> [Task directions] Sort through the entries below and pull out lines containing the word "first".

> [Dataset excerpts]

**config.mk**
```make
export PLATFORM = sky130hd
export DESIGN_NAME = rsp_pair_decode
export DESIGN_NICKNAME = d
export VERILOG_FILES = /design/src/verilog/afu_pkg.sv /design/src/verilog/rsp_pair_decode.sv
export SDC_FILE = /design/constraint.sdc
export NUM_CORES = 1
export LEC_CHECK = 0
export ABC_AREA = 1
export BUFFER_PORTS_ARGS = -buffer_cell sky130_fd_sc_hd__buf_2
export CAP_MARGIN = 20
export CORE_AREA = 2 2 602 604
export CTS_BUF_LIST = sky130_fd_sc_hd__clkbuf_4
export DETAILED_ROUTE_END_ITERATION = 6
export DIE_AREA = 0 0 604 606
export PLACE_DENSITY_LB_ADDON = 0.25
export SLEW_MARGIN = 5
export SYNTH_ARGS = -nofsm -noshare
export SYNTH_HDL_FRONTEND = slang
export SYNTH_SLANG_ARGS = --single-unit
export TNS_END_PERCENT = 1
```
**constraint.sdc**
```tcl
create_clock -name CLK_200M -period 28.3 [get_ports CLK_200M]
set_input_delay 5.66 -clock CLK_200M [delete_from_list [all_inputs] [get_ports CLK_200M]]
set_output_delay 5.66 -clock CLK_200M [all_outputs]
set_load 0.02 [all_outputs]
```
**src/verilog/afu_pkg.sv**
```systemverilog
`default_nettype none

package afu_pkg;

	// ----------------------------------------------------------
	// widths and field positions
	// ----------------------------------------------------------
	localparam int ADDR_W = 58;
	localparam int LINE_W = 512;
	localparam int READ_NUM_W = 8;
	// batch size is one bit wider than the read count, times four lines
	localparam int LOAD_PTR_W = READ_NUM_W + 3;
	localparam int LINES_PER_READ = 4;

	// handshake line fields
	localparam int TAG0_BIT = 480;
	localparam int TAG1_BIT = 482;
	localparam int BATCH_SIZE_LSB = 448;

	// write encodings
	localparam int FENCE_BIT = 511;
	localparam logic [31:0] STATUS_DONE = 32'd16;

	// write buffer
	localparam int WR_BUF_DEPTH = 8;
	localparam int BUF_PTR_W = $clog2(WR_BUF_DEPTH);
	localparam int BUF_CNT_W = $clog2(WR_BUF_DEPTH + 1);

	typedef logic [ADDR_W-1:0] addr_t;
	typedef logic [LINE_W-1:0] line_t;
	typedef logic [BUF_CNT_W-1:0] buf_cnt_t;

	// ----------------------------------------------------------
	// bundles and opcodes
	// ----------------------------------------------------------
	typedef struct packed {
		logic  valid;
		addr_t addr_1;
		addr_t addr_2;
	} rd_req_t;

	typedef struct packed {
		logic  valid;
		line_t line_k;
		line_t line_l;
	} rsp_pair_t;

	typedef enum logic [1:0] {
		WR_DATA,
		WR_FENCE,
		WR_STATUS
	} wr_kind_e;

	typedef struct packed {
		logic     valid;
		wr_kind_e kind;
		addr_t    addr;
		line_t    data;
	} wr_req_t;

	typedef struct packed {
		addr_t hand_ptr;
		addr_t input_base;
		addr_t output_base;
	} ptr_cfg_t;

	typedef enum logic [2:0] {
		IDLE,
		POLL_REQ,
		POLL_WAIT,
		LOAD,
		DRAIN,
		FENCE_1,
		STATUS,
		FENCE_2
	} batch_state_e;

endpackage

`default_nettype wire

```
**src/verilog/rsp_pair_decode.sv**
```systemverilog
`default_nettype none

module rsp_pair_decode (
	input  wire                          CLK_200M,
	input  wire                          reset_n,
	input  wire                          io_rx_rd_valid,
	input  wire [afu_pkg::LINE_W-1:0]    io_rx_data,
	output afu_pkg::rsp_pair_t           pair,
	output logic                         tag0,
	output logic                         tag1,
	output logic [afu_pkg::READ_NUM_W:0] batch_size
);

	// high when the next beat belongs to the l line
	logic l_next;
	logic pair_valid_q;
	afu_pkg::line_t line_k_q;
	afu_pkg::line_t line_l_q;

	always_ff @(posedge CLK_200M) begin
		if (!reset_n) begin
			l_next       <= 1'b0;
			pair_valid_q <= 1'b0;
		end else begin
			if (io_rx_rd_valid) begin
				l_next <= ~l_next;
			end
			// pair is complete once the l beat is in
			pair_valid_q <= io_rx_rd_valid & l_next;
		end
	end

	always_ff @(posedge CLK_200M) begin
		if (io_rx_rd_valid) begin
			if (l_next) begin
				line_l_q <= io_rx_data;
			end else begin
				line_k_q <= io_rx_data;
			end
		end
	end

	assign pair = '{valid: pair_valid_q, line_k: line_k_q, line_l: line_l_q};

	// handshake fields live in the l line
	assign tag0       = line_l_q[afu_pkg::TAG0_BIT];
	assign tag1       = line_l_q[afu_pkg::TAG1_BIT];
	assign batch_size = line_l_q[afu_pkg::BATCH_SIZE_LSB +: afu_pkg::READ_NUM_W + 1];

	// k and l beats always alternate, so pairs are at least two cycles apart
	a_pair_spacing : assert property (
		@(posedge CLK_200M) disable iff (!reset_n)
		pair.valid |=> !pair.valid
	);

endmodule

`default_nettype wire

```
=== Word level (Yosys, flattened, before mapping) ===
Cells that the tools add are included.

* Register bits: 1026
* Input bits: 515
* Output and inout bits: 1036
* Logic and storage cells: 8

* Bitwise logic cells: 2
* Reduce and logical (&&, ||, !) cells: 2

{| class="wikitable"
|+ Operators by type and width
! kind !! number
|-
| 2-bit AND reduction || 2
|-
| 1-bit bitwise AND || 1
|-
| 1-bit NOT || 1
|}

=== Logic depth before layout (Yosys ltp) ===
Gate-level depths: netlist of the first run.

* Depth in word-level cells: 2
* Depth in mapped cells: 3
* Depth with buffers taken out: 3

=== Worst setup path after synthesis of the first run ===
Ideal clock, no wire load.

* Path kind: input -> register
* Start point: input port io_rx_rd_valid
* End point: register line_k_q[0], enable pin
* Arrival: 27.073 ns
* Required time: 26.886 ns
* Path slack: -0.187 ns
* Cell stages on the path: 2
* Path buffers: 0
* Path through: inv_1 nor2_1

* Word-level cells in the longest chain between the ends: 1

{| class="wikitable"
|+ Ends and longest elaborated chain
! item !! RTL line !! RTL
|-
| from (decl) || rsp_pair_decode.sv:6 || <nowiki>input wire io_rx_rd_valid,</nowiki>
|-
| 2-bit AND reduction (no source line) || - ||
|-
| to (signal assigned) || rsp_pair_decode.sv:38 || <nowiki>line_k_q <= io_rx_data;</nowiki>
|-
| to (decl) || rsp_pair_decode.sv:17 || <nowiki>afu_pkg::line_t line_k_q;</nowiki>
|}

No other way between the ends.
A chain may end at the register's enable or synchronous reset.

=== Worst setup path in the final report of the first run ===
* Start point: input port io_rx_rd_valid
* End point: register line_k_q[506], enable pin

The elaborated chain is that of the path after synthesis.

> [Answer section]
Gate-level depths: netlist of the first run.
=== Worst setup path after synthesis of the first run ===
=== Worst setup path in the final report of the first run ===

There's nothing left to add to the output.